Despite the prospect of a global economic recovery, all but three of the country’s top 30 conglomerates are reported to be planning to maintain their employment at last year’s levels or reduce hiring.
The OECD tracked the economic histories of 22 countries with $40,000 per capita GDP or higher as of 2012. The FKI analyzed 17 from which employment data for the 15-64 age brackets were available.
According to the FKI, the countries recorded an average 69.3 percent overall employment rate for those age groups during the time when their per capita GDP was between $20,000 and $40,000.
Korea’s per capita GDP was $23,838 last year, according to the IMF, and it had a 63.6 percent average employment rate for those age groups between 2007 and 2012. Korea reached $20,000 per capita GDP in 2007.
The FKI also tracked the 22 countries’ annual growth rates before their per capita GDPs surpassed $40,000. The average growth rate of the countries was 3.6 percent, whereas Korea’s growth rate between 2007 and 2012 was 2.9 percent.
Korea’s per capita GDP has been in the $20,000 to $30,000 range for seven years and will take three more years to reach $30,000, according to the IMF.
The FKI analysis said it took eight years on average for the richest 22 countries to jump from $20,000 to $30,000 in per capita GDP.

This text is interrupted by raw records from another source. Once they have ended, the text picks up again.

**src/core/cpk_pkg.sv**
```systemverilog
package cpk_pkg;

    ////////////////////////////////////////////////////////////////////////////
    // Widths
    localparam int unsigned CPK_APB_AW = 8;
    localparam int unsigned CPK_WORD_W = 32;
    localparam int unsigned CPK_V14_IW = 7;
    localparam int unsigned CPK_V23_IW = 4;
    localparam int unsigned CPK_NEV = 4;
    localparam int unsigned CPK_CNT_W = 8;

    ////////////////////////////////////////////////////////////////////////////
    // Register byte offsets on the APB side
    localparam logic [7:0] CPK_OFF_CTRL = 8'h00;
    localparam logic [7:0] CPK_OFF_STATUS = 8'h04;
    localparam logic [7:0] CPK_OFF_MASK = 8'h08;
    localparam logic [7:0] CPK_OFF_STATE = 8'h0c;
    localparam logic [7:0] CPK_OFF_KEYCNT = 8'h10;

    ////////////////////////////////////////////////////////////////////////////
    // Field positions
    localparam int unsigned CPK_CTRL_V14 = 0;
    localparam int unsigned CPK_CTRL_V23 = 1;
    localparam int unsigned CPK_EV_V14_WR = 0;
    localparam int unsigned CPK_EV_V23_WR = 1;
    localparam int unsigned CPK_EV_V14_OFF = 2;
    localparam int unsigned CPK_EV_V23_OFF = 3;
    localparam int unsigned CPK_ST_ENC14 = 0;
    localparam int unsigned CPK_ST_ENC23 = 1;
    localparam int unsigned CPK_ST_OFF14 = 2;
    localparam int unsigned CPK_ST_OFF23 = 3;
    localparam int unsigned CPK_ST_HAS14 = 4;
    localparam int unsigned CPK_ST_HAS23 = 5;
    localparam int unsigned CPK_ST_MGMT = 6;
    localparam int unsigned CPK_CNT14_LSB = 0;
    localparam int unsigned CPK_CNT23_LSB = 16;

    ////////////////////////////////////////////////////////////////////////////
    // Values after reset
    localparam logic [1:0] CPK_CTRL_RST = 2'h0;
    localparam logic [3:0] CPK_STATUS_RST = 4'h0;
    localparam logic [3:0] CPK_MASK_RST = 4'h0;
    localparam logic [7:0] CPK_CNT_RST = 8'h00;
    localparam logic [31:0] CPK_WORD_RST = 32'h0000_0000;

    // Whole state of the control port
    typedef struct packed {
        logic [1:0] ctrl;
        logic [3:0] status;
        logic [3:0] mask;
        logic [1:0] off_prev;
        logic [7:0] cnt14;
        logic [7:0] cnt23;
        logic enc14;
        logic enc23;
        logic irq;
        logic pready;
        logic pslverr;
        logic [31:0] prdata;
        logic [31:0] ext_word;
    } cpk_state_t;

endpackage

```
**src/core/cpk_key_mem.sv**
```systemverilog
`timescale 1ns/100ps
module cpk_key_mem #(
    parameter int unsigned AW = 4,
    parameter int unsigned DW = 32
) (
    input wire logic clk,
    input wire logic nrst,
    input wire logic wr_en,
    input wire logic [AW-1:0] wr_index,
    input wire logic [DW-1:0] wr_word,
    input wire logic [AW-1:0] rd_index,
    output logic [DW-1:0] rd_word
);

    logic [DW-1:0] mem [2**AW];
    logic [DW-1:0] rd_word_r;

    ////////////////////////////////////////////////////////////////////////////
    // Store write, only on a strobed cycle
    // strobe gates store
    always_ff @(posedge clk) begin
        if (wr_en) begin
            mem[wr_index] <= wr_word;
        end
    end

    // Registered read, old data on a same-cycle collision
    always_ff @(posedge clk or negedge nrst) begin
        if (!nrst) begin
            rd_word_r <= '0;
        end else begin
            rd_word_r <= mem[rd_index];
        end
    end

    assign rd_word = rd_word_r;
endmodule // cpk_key_mem

```
**src/core/cpk_key_port.sv**
```systemverilog
// Added by the designer: the APB interface to the registers and the placing of the registers.
`timescale 1ns/100ps
// Overview of operation
// - Strobed writes fill version 1.4 store
// - Strobed writes fill version 2.3 store
// - Key writes finish same cycle, no wait
// - Key port index is word address
// - 1.4 port only with management and 1.4
// - 2.3 port only with management and 2.3
// - External key input ignored under management
// - Flag shows 1.4 encryption active
// - Flag shows 2.3 encryption active
// - 1.4 off input holds engine disabled
// - 2.3 off input holds engine disabled
// - Key ports and off inputs on register clock
module cpk_key_port #(
    parameter bit KEY_MGMT_EN = 1'b1,
    parameter bit V14_EN = 1'b1,
    parameter bit V23_EN = 1'b1
) (
    input wire logic clk,
    input wire logic nrst,
    input wire logic psel,
    input wire logic penable,
    input wire logic pwrite,
    input wire logic [cpk_pkg::CPK_APB_AW-1:0] paddr,
    input wire logic [31:0] pwdata,
    output logic [31:0] prdata,
    output logic pready,
    output logic pslverr,
    input wire logic v14_key_write_strobe,
    input wire logic [cpk_pkg::CPK_V14_IW-1:0] v14_key_word_index,
    input wire logic [cpk_pkg::CPK_WORD_W-1:0] v14_key_write_word,
    input wire logic v23_key_write_strobe,
    input wire logic [cpk_pkg::CPK_V23_IW-1:0] v23_key_word_index,
    input wire logic [cpk_pkg::CPK_WORD_W-1:0] v23_key_write_word,
    input wire logic [cpk_pkg::CPK_WORD_W-1:0] ext_key_word,
    input wire logic [cpk_pkg::CPK_V14_IW-1:0] v14_key_read_index,
    output logic [cpk_pkg::CPK_WORD_W-1:0] v14_key_read_word,
    input wire logic [cpk_pkg::CPK_V23_IW-1:0] v23_key_read_index,
    output logic [cpk_pkg::CPK_WORD_W-1:0] v23_key_read_word,
    input wire logic v14_engine_off,
    input wire logic v23_engine_off,
    output logic v14_encrypting_flag,
    output logic v23_encrypting_flag,
    output logic irq
);

    ////////////////////////////////////////////////////////////////////////////
    // Presence of each store
    // 1.4 store presence
    localparam bit HAS14 = KEY_MGMT_EN && V14_EN;
    localparam bit HAS23 = KEY_MGMT_EN && V23_EN;

    cpk_pkg::cpk_state_t st_r;
    cpk_pkg::cpk_state_t st_nxt;

    logic wr14;
    logic wr23;
    logic apb_wr;
    logic apb_setup;
    logic [cpk_pkg::CPK_NEV-1:0] ev_set;
    logic [cpk_pkg::CPK_NEV-1:0] ev_clr;
    logic [1:0] off_now;

    ////////////////////////////////////////////////////////////////////////////
    // Event and strobe decode
    // 1.4 strobe taken
    assign wr14 = HAS14 && v14_key_write_strobe;
    assign wr23 = HAS23 && v23_key_write_strobe;
    assign off_now = {v23_engine_off, v14_engine_off};
    assign apb_setup = psel && !penable;
    assign apb_wr = psel && penable && st_r.pready && pwrite;

    // Sticky events: key writes and off input changes
    always_comb begin
        ev_set = '0;
        ev_set[cpk_pkg::CPK_EV_V14_WR] = wr14;
        ev_set[cpk_pkg::CPK_EV_V23_WR] = wr23;
        ev_set[cpk_pkg::CPK_EV_V14_OFF] = off_now[0] ^ st_r.off_prev[0];
        ev_set[cpk_pkg::CPK_EV_V23_OFF] = off_now[1] ^ st_r.off_prev[1];
    end

    // Write-one-to-clear from software
    always_comb begin
        ev_clr = '0;
        if (apb_wr && paddr == cpk_pkg::CPK_OFF_STATUS) begin
            ev_clr = pwdata[cpk_pkg::CPK_NEV-1:0];
        end
    end

    ////////////////////////////////////////////////////////////////////////////
    // Next state
    always_comb begin
        st_nxt = st_r;
        st_nxt.off_prev = off_now;
        // external word used only without management
        st_nxt.ext_word = KEY_MGMT_EN ? cpk_pkg::CPK_WORD_RST : ext_key_word;

        // Control writes from software
        if (apb_wr) begin
            if (paddr == cpk_pkg::CPK_OFF_CTRL) begin
                st_nxt.ctrl = pwdata[1:0];
            end else if (paddr == cpk_pkg::CPK_OFF_MASK) begin
                st_nxt.mask = pwdata[cpk_pkg::CPK_NEV-1:0];
            end else if (paddr == cpk_pkg::CPK_OFF_KEYCNT) begin
                st_nxt.cnt14 = cpk_pkg::CPK_CNT_RST;
                st_nxt.cnt23 = cpk_pkg::CPK_CNT_RST;
            end
        end

        // Set wins over a same-cycle clear
        st_nxt.status = (st_r.status & ~ev_clr) | ev_set;

        if (wr14) begin
            st_nxt.cnt14 = st_r.cnt14 + 8'h01;
        end
        if (wr23) begin
            st_nxt.cnt23 = st_r.cnt23 + 8'h01;
        end

        st_nxt.enc14 = V14_EN && st_r.ctrl[cpk_pkg::CPK_CTRL_V14] && !v14_engine_off;
        st_nxt.enc23 = V23_EN && st_r.ctrl[cpk_pkg::CPK_CTRL_V23] && !v23_engine_off;

        // Level interrupt from unmasked sticky bits
        st_nxt.irq = |(st_nxt.status & st_nxt.mask);

        // APB: ready raised for the access phase after setup
        st_nxt.pready = apb_setup;
        st_nxt.pslverr = 1'b0;
        st_nxt.prdata = cpk_pkg::CPK_WORD_RST;
        if (apb_setup) begin
            if (paddr == cpk_pkg::CPK_OFF_CTRL) begin
                st_nxt.prdata[1:0] = st_r.ctrl;
            end else if (paddr == cpk_pkg::CPK_OFF_STATUS) begin
                st_nxt.prdata[cpk_pkg::CPK_NEV-1:0] = st_r.status;
            end else if (paddr == cpk_pkg::CPK_OFF_MASK) begin
                st_nxt.prdata[cpk_pkg::CPK_NEV-1:0] = st_r.mask;
            end else if (paddr == cpk_pkg::CPK_OFF_STATE) begin
                st_nxt.prdata[cpk_pkg::CPK_ST_ENC14] = st_r.enc14;
                st_nxt.prdata[cpk_pkg::CPK_ST_ENC23] = st_r.enc23;
                st_nxt.prdata[cpk_pkg::CPK_ST_OFF14] = v14_engine_off;
                st_nxt.prdata[cpk_pkg::CPK_ST_OFF23] = v23_engine_off;
                st_nxt.prdata[cpk_pkg::CPK_ST_HAS14] = HAS14;
                st_nxt.prdata[cpk_pkg::CPK_ST_HAS23] = HAS23;
                st_nxt.prdata[cpk_pkg::CPK_ST_MGMT] = KEY_MGMT_EN;
            end else if (paddr == cpk_pkg::CPK_OFF_KEYCNT) begin
                st_nxt.prdata[cpk_pkg::CPK_CNT14_LSB +: cpk_pkg::CPK_CNT_W] = st_r.cnt14;
                st_nxt.prdata[cpk_pkg::CPK_CNT23_LSB +: cpk_pkg::CPK_CNT_W] = st_r.cnt23;
            end else begin
                st_nxt.pslverr = 1'b1; // Unmapped address
            end
        end
    end

    ////////////////////////////////////////////////////////////////////////////
    // State register
    // all on the register clock
    always_ff @(posedge clk or negedge nrst) begin
        if (!nrst) begin
            st_r.ctrl <= cpk_pkg::CPK_CTRL_RST;
            st_r.status <= cpk_pkg::CPK_STATUS_RST;
            st_r.mask <= cpk_pkg::CPK_MASK_RST;
            st_r.off_prev <= 2'h0;
            st_r.cnt14 <= cpk_pkg::CPK_CNT_RST;
            st_r.cnt23 <= cpk_pkg::CPK_CNT_RST;
            st_r.enc14 <= 1'b0;
            st_r.enc23 <= 1'b0;
            st_r.irq <= 1'b0;
            st_r.pready <= 1'b0;
            st_r.pslverr <= 1'b0;
            st_r.prdata <= cpk_pkg::CPK_WORD_RST;
            st_r.ext_word <= cpk_pkg::CPK_WORD_RST;
        end else begin
            st_r <= st_nxt;
        end
    end

    ////////////////////////////////////////////////////////////////////////////
    // Outputs
    assign prdata = st_r.prdata;
    assign pready = st_r.pready;
    assign pslverr = st_r.pslverr;
    assign v14_encrypting_flag = st_r.enc14;
    assign v23_encrypting_flag = st_r.enc23;
    assign irq = st_r.irq;

    ////////////////////////////////////////////////////////////////////////////
    // Key stores
    // 1.4 store built only when present
    generate
        if (HAS14) begin : g_store14
            // index used directly as word address
            cpk_key_mem #(
                .AW(cpk_pkg::CPK_V14_IW),
                .DW(cpk_pkg::CPK_WORD_W)
            ) u_store14 (
                .clk(clk),
                .nrst(nrst),
                .wr_en(wr14),
                .wr_index(v14_key_word_index),
                .wr_word(v14_key_write_word),
                .rd_index(v14_key_read_index),
                .rd_word(v14_key_read_word)
            );
        end else begin : g_ext14
            assign v14_key_read_word = st_r.ext_word;
        end
    endgenerate

    // 2.3 store built only when present
    generate
        if (HAS23) begin : g_store23
            // index used directly as word address
            cpk_key_mem #(
                .AW(cpk_pkg::CPK_V23_IW),
                .DW(cpk_pkg::CPK_WORD_W)
            ) u_store23 (
                .clk(clk),
                .nrst(nrst),
                .wr_en(wr23),
                .wr_index(v23_key_word_index),
                .wr_word(v23_key_write_word),
                .rd_index(v23_key_read_index),
                .rd_word(v23_key_read_word)
            );
        end else begin : g_ext23
            assign v23_key_read_word = st_r.ext_word;
        end
    endgenerate
endmodule // cpk_key_port

```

“The IMF made the prediction on the assumption that Korea will grow 3.9 percent or higher every year for the next three years,” said Kim Yong-ok, the head of FKI’s economic policy division. The IMF predicted Korea’s per capita GDP would reach $25,189 this year, $26,914 next year, $28,814 in 2016 and $30,875 in 2017.
“That means Korea needs harder efforts to revitalize the economy to make that happen,” Kim said.
The FKI also found out that the 22 richest countries also had a strong base for their service industries before they joined the $40,000-per-capita-GDP club. The output from the countries’ service industry as a percentage of their GDP was 64.7 percent between $20,000 per capita income and $40,000 per capita income, as compared to Korea’s 59.2 percent between 2007 and 2012.
The Park Geun-hye administration considers the service sector a key spurring factor in realizing her ambitious “474” plan. The three goals in that plan are 4 percent GDP growth, a 70 percent overall employment rate and $40,000 per capita income.